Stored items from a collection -
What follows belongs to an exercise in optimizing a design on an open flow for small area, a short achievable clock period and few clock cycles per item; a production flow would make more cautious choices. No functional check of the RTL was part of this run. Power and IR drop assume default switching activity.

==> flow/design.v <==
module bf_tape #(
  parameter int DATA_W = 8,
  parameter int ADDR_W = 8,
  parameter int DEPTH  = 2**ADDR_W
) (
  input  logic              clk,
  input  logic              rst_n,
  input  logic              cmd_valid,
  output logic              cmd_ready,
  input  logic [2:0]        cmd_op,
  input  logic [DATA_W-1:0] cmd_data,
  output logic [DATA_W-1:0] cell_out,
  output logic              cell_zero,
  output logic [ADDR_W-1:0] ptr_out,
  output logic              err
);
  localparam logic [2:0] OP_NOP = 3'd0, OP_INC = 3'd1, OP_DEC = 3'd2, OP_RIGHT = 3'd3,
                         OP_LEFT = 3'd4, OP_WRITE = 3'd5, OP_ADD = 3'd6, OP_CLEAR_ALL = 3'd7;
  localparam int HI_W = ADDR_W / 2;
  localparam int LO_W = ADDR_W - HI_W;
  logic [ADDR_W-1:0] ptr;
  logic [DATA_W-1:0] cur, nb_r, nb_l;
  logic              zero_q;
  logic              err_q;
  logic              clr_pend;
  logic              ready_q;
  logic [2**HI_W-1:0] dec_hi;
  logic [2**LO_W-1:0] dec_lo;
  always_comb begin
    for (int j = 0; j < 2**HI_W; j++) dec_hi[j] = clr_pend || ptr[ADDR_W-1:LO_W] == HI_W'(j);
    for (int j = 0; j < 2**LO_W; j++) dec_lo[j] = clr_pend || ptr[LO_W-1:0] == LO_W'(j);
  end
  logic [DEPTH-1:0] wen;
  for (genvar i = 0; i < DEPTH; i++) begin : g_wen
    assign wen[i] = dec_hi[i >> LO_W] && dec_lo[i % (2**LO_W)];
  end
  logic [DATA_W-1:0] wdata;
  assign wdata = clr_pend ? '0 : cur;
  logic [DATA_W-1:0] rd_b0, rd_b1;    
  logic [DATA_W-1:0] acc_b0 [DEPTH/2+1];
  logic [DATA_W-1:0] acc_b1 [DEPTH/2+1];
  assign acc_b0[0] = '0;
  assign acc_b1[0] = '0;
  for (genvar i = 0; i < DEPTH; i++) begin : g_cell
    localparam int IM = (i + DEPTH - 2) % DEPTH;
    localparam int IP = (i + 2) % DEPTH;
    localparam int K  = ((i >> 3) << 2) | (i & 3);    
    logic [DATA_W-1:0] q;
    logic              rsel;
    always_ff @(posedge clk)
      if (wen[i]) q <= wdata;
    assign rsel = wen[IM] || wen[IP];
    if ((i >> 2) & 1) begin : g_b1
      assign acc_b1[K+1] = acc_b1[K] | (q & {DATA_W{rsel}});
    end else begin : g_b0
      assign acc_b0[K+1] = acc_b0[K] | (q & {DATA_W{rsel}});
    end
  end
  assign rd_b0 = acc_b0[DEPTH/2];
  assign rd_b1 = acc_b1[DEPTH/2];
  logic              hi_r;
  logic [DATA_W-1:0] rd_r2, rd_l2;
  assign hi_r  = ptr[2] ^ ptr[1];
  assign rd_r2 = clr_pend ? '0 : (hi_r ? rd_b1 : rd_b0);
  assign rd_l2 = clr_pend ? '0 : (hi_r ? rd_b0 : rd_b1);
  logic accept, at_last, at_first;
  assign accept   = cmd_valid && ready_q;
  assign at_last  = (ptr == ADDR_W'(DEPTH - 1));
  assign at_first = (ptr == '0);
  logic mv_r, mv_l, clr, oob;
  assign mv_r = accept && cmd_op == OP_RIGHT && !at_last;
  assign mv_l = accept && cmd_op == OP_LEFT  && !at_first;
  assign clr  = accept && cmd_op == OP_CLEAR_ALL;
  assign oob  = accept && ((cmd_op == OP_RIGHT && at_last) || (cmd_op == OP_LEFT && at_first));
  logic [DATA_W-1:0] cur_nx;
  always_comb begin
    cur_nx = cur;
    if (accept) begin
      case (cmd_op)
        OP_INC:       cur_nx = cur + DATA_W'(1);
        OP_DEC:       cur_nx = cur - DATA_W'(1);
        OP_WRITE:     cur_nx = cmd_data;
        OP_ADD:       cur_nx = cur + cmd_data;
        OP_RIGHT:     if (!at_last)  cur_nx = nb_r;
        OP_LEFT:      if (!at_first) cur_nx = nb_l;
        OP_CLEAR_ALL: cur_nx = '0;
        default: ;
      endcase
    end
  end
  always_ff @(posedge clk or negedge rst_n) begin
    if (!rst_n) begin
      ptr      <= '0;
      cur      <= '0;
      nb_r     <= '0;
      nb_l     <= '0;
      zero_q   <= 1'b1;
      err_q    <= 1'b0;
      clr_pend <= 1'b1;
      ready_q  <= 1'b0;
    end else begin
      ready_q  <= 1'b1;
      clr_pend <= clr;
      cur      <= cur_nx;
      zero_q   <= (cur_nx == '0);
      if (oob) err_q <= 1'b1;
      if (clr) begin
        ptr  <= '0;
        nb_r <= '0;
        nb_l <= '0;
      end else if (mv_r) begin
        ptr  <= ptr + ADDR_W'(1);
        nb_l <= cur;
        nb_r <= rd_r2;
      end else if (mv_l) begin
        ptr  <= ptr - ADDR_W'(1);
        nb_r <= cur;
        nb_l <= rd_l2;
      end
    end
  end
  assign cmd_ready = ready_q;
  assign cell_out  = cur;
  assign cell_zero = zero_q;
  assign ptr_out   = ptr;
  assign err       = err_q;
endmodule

Assignment - Among the records, find every line with the word "rsel" and copy it.

Output of the exercise -
    logic              rsel;
    assign rsel = wen[IM] || wen[IP];
      assign acc_b1[K+1] = acc_b1[K] | (q & {DATA_W{rsel}});
      assign acc_b0[K+1] = acc_b0[K] | (q & {DATA_W{rsel}});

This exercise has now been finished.